-- What the task requires --
Of all the entries below, only the lines from the one with "6_report,8,level[2],-0.07" up to and including the one with "0.000405 | 0.00655 | 0 |" are to be duplicated exactly.

-- Material provided --
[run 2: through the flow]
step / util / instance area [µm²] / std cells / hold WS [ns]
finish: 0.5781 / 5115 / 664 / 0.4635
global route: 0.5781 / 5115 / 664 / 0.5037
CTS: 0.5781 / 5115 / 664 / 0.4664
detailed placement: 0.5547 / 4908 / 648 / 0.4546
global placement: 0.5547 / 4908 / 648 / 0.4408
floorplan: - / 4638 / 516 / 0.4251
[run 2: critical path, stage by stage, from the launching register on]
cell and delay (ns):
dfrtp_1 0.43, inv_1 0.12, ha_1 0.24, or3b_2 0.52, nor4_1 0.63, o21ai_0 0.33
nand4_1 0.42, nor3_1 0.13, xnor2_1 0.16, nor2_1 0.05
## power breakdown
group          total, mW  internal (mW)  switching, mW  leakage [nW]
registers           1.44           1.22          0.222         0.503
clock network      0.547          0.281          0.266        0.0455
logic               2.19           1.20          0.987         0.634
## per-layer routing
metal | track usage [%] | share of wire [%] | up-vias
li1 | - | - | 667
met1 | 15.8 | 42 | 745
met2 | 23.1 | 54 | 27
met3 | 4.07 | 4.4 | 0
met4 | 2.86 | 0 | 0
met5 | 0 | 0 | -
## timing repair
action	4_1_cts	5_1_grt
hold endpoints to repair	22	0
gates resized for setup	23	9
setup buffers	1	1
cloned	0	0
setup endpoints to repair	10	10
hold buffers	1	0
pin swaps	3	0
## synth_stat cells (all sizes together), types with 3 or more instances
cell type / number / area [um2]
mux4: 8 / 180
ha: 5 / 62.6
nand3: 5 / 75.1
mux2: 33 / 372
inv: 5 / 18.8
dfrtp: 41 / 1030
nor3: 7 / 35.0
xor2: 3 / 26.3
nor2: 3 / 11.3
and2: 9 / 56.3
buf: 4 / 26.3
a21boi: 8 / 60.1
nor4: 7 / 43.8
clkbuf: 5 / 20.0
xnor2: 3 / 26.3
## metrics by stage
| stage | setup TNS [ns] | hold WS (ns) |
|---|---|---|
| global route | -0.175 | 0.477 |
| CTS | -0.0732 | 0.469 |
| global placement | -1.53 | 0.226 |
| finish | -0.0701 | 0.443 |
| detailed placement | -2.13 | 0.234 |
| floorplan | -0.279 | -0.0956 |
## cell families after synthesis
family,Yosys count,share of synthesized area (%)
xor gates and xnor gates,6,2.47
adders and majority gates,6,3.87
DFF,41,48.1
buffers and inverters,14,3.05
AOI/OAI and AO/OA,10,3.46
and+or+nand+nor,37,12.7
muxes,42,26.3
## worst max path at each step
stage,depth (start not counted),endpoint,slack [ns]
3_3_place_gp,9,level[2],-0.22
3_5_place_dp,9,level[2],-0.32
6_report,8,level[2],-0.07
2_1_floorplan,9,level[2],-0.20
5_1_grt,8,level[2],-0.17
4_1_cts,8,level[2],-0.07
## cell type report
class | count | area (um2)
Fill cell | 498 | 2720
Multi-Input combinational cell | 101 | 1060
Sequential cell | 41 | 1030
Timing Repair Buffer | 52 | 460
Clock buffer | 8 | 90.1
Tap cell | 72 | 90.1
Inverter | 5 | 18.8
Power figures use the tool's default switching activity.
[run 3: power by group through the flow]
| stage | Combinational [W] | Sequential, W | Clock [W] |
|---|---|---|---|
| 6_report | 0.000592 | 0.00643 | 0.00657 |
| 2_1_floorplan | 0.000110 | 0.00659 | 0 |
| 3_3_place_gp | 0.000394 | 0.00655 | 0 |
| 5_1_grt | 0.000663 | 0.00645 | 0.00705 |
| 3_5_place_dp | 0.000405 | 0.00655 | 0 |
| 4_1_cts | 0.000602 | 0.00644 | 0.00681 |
`config.mk`:
```
export PLATFORM = sky130hd
export DESIGN_NAME = systolic_ws_array
export DESIGN_NICKNAME = d
export VERILOG_FILES = /design/src/rtl/systolic_ws_array.sv
export SDC_FILE = /design/constraint.sdc
export NUM_CORES = 2
export LEC_CHECK = 0
export CAP_MARGIN = 20
export CELL_PAD_IN_SITES_DETAIL_PLACEMENT = 1
export CELL_PAD_IN_SITES_GLOBAL_PLACEMENT = 2
export CORE_MARGIN = 2
export CORE_UTILIZATION = 44
export DETAILED_ROUTE_END_ITERATION = 8
export PLACE_DENSITY_LB_ADDON = 0.1
export SYNTH_ARGS = -nofsm -noshare
export SYNTH_HDL_FRONTEND = slang
export SYNTH_SLANG_ARGS = --single-unit
```
`constraint.sdc`:
```
create_clock -name CLK -period 18.1 [get_ports CLK]
set_clock_uncertainty 0.05 [all_clocks]
set_input_delay 5.43 -clock CLK [delete_from_list [all_inputs] [get_ports CLK]]
set_output_delay 5.43 -clock CLK [all_outputs]
set_load 0.1 [all_outputs]
```
`config.mk`:
```
export PLATFORM = sky130hd
export DESIGN_NAME = pipe_hazard_ctrl
export DESIGN_NICKNAME = d
export VERILOG_FILES = /design/src/rtl/pipe_hazard_ctrl.sv
export SDC_FILE = /design/constraint.sdc
export NUM_CORES = 1
export LEC_CHECK = 0
export BUFFER_PORTS_ARGS = -buffer_cell sky130_fd_sc_hd__buf_2
export CORE_AREA = 2 2 39 41
export DETAILED_ROUTE_END_ITERATION = 12
export DIE_AREA = 0 0 41 43
export GPL_TIMING_DRIVEN = 0
export PLACE_DENSITY = 0.61
export SETUP_SLACK_MARGIN = 0.5
export SYNTH_ARGS = -nofsm -noshare
export SYNTH_HDL_FRONTEND = slang
export SYNTH_SLANG_ARGS = --single-unit
```
`constraint.sdc`:
```
create_clock -name clk -period 3.6 [get_ports clk]
set_clock_uncertainty 0.15 [all_clocks]
set_input_delay 0.18 -clock clk [delete_from_list [all_inputs] [get_ports clk]]
set_output_delay 0.18 -clock clk [all_outputs]
set_load 0.03 [all_outputs]
```
`src/rtl/pipe_hazard_ctrl.sv`:
```
// Control-hazard sequencer: holds the PC and squashes fetches behind BEQ/BNE/JR/LW,
// and carries branch/JR tags to RF/EX. Optional PIPE_HAZARD_PERF_EN adds stall_count.
module pipe_hazard_ctrl #(
  parameter int BR_STALL = 2,
  parameter int LW_STALL = 1,
  parameter int CNT_W    = 4
) (
  input  logic        clk,
  input  logic        reset,
  input  logic        beq_if,
  input  logic        bne_if,
  input  logic        jr_if,
  input  logic        lw_if,
  input  logic        j_if,
  output logic        stall_pc,
  output logic        nop_sel,
  output logic        beq_rf,
  output logic        bne_rf,
  output logic        jr_rf,
  output logic        beq_ex,
  output logic        bne_ex,
  output logic        busy
`ifdef PIPE_HAZARD_PERF_EN
  ,
  output logic [31:0] stall_count
`endif
);

  localparam logic [1:0] S_RUN     = 2'd0;
  localparam logic [1:0] S_BR_WAIT = 2'd1;
  localparam logic [1:0] S_JR_WAIT = 2'd2;
  localparam logic [1:0] S_LD_WAIT = 2'd3;

  localparam logic [CNT_W-1:0] BR_INIT = CNT_W'(BR_STALL - 1);
  localparam logic [CNT_W-1:0] LW_INIT = CNT_W'(LW_STALL - 1);

  logic [1:0]       state_q, state_d;
  logic [CNT_W-1:0] cnt_q, cnt_d;
  logic             beq_rf_q, beq_rf_d;
  logic             bne_rf_q, bne_rf_d;
  logic             jr_rf_q, jr_rf_d;
  logic             beq_ex_q, beq_ex_d;
  logic             bne_ex_q, bne_ex_d;

  logic run;
  logic br_hz, jr_hz, lw_hz, hz;
  logic stall_c, nop_c;

  always_comb begin
    run   = (state_q == S_RUN);
    // Priority: branch over JR over LW; j_if never stalls.
    br_hz = (beq_if | bne_if) & run;
    jr_hz = jr_if & run & ~(beq_if | bne_if);
    lw_hz = lw_if & run & ~(beq_if | bne_if | jr_if);
    hz    = br_hz | jr_hz | lw_hz;

    state_d = state_q;
    cnt_d   = cnt_q;
    stall_c = 1'b0;
    nop_c   = 1'b0;

    case (state_q)
      S_RUN: begin
        stall_c = hz;
        nop_c   = hz;
        if (br_hz) begin
          cnt_d = BR_INIT;
          if (BR_INIT != '0) state_d = S_BR_WAIT;
        end else if (jr_hz) begin
          cnt_d   = '0;
          state_d = S_JR_WAIT;
        end else if (lw_hz) begin
          cnt_d = LW_INIT;
          if (LW_INIT != '0) state_d = S_LD_WAIT;
        end else if (j_if) begin
          state_d = S_RUN;
          cnt_d   = cnt_q;
        end
      end
      S_JR_WAIT: begin
        nop_c   = 1'b1;
        state_d = S_RUN;
      end
      default: begin
        nop_c   = 1'b1;
        stall_c = (cnt_q != '0);
        if (cnt_q != '0) cnt_d = cnt_q - 1'b1;
        // Leave on the edge that takes cnt to zero, so stall drops in RUN.
        if (cnt_q <= CNT_W'(1)) state_d = S_RUN;
      end
    endcase

    beq_rf_d = beq_if & run;
    bne_rf_d = bne_if & run;
    jr_rf_d  = jr_if & run;
    beq_ex_d = beq_rf_q;
    bne_ex_d = bne_rf_q;
  end

  always_ff @(posedge clk) begin
    if (reset) begin
      state_q  <= S_RUN;
      cnt_q    <= '0;
      beq_rf_q <= 1'b0;
      bne_rf_q <= 1'b0;
      jr_rf_q  <= 1'b0;
      beq_ex_q <= 1'b0;
      bne_ex_q <= 1'b0;
    end else begin
      state_q  <= state_d;
      cnt_q    <= cnt_d;
      beq_rf_q <= beq_rf_d;
      bne_rf_q <= bne_rf_d;
      jr_rf_q  <= jr_rf_d;
      beq_ex_q <= beq_ex_d;
      bne_ex_q <= bne_ex_d;
    end
  end

  assign stall_pc = stall_c & ~reset;
  assign nop_sel  = nop_c & ~reset;
  assign beq_rf   = beq_rf_q;
  assign bne_rf   = bne_rf_q;
  assign jr_rf    = jr_rf_q;
  assign beq_ex   = beq_ex_q;
  assign bne_ex   = bne_ex_q;
  assign busy     = ~run;

`ifdef PIPE_HAZARD_PERF_EN
  logic [31:0] stall_count_q, stall_count_d;

  always_comb begin
    stall_count_d = stall_count_q + {31'd0, stall_pc};
  end

  always_ff @(posedge clk) begin
    if (reset) stall_count_q <= '0;
    else       stall_count_q <= stall_count_d;
  end

  assign stall_count = stall_count_q;
`endif

endmodule

```
==> results.txt, run 1 <==
- 0 antenna diodes ended up in the layout.
- Tightest Pin Transition: approximately 610 ps
- Path depth of the worst reg2reg path: 5
- Number of post-CTS setup repair buffers: 0
- Counting flops and latches in the post-synthesis netlist gives 11.
- Hold/Removal Path Class: in -> reg
* Detailed-route DRC error count: 0
* Detail Placement HPWL: 728 um
- The final max-slew violation count came to 0.
- The worst setup path is launched from an input port.
- Share of synthesized area occupied by flip-flops and latches: between 40% and 50%
- Final standard cell count with taps included and fillers excluded: a little over 90
- Measured on the finished design, the core utilization comes to 45.75%.
- Total number of nets in the final design: 85
- Number of antenna violations at the first check in global routing: 0
* Count of endpoints failing setup in the final report: 0
- H-Tree Depth: 1
- Compared with the post-synthesis result, the final layout area differs by 29.08%.
- Post-CTS repair changed the size of 0 cells.
- Highest-count cells in the layout ignoring fill and taps: 13 x buf_2, 11 x dfxtp_1
- Die width: 41 um
- After synthesis, the largest area contributor takes up 44.90% of total cell area.
- The number of placed instances, taps included, is 84.
- Total of buffers placed on input and output ports: 13
- The worst pin sits at a relative slew slack of 59.25%.
- Across all layers, the routed design uses about 460 vias.
* Die Ht: ~43 um
* Clock Latency Late Sink: between 200 and 300 ps
- After synthesis, the netlist uses 27 different library cells.
- Among all flip-flop cells after synthesis, the most frequent one is dfxtp_1.
- Area occupied by multi-input gates: 244.0 um2
- Setup repair after global routing left no endpoint under its margin.
- Final global-route overflow total: 0
- Prior to clock tree synthesis, the placed netlist has a worst setup slack of roughly 1800 ps.
* Final Wtd Congestion: 0.7380
- Filler cell count in the final layout: 142
- The die covers 1763 um2.
* Async set or reset register ratio after synthesis: 0%
- Counting instances, the worst hold path has a depth of 3.
- Maximum number of pins on one net before global-route repair: 11
- Final clock period utilization by the worst path: about 64%
- Peak supply drop: around 0.00024 V
* Cell at the root of the clock tree: clkbuf_4
* Gate Count Post-Synth: 55
* Wire length of the first global-routing pass: approximately 1700 um
- The worst setup path is captured at an output pin.
* DRT iter0 DRCs: 8
* Number of warning messages in the yosys log: 0
- In this run the worst path has a maximum fanout of 4.
- Capture endpoint of the worst hold path: cnt_q[1]$_SDFFE_PP0P_
- Total wire length: 1031 um
- Once detail routing completed, the nets flagged for antenna violations numbered 0.
* Worst path setup slack after routing: between 1000 and 1500 ps
* CTS tree: built
* Mean instance size in the synthesized netlist: 8.918 um2
* Most common cell after layout, fill and taps aside: buf_2
- For this run, the detailed router's first-pass iteration total came to 4.
* Inserted Clock Buffers: 3
- Final hold vios: 0
- Register area: 220.2 um2
- For this run, the total global-route usage over all layers was measured as between 15 and 20%.
- Signal arrival time at the worst endpoint: 1970 ps
- Final critical-path required period: 2305 ps
- Total power divided by cell area: ~440 nW/um2
* Core Footprint: 1384 um2
* Number of global-route vias before repair: 396
- Cell Rows: 14
- Reg clk slew, reported paths: 70 ps
* Share of post-route cells with drive strength above 1: 26.67%
- Worst reg2reg path startpoint: cnt_q[0]$_SDFFE_PP0P_
- Clk buf depth: 2
- During I/O placement, the number of pins put on the boundary was 15.
- Sinks on Clock Net: 11
* Hold path startpoint: reset
* Starting density of the core: 35.44%
- Number of synthesized flops with an enable pin: 0
* Capturing point of the worst reg2reg path: cnt_q[3]$_SDFFE_PP0P_
- The analysis attributes to cell leakage a power of between 0.2 and 0.3 nW.
- Final TNS setup: 0 ps
- Routed length per placed instance: 11.33 um
* Category of the critical setup timing path: in -> out
- The cell area that synthesis handed to floorplanning was ~500 um2.
* Data required time at the worst endpoint: 3270 ps
- Summed over all instances, the cell type with the most area after synthesis is dfxtp_1.
* Most area-consuming cells after synthesis: dfxtp_1 45%, ha_1 5.1%, a21oi_1 4.1%, and2_1 3.8%, nor2b_1 3.8%
- The worst register-to-register path has a setup slack of 1980 ps.
* Vias per cell: roughly 5
- Post-synthesis net count: 64
* Result of the run: finished, final reports clean
- MaxCap Viol Count: 0
- Derived from the worst setup path, the maximum achievable clock frequency is 0.4339 GHz.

-- Worked solution --
6_report,8,level[2],-0.07
2_1_floorplan,9,level[2],-0.20
5_1_grt,8,level[2],-0.17
4_1_cts,8,level[2],-0.07
## cell type report
class | count | area (um2)
Fill cell | 498 | 2720
Multi-Input combinational cell | 101 | 1060
Sequential cell | 41 | 1030
Timing Repair Buffer | 52 | 460
Clock buffer | 8 | 90.1
Tap cell | 72 | 90.1
Inverter | 5 | 18.8
Power figures use the tool's default switching activity.
[run 3: power by group through the flow]
| stage | Combinational [W] | Sequential, W | Clock [W] |
|---|---|---|---|
| 6_report | 0.000592 | 0.00643 | 0.00657 |
| 2_1_floorplan | 0.000110 | 0.00659 | 0 |
| 3_3_place_gp | 0.000394 | 0.00655 | 0 |
| 5_1_grt | 0.000663 | 0.00645 | 0.00705 |
| 3_5_place_dp | 0.000405 | 0.00655 | 0 |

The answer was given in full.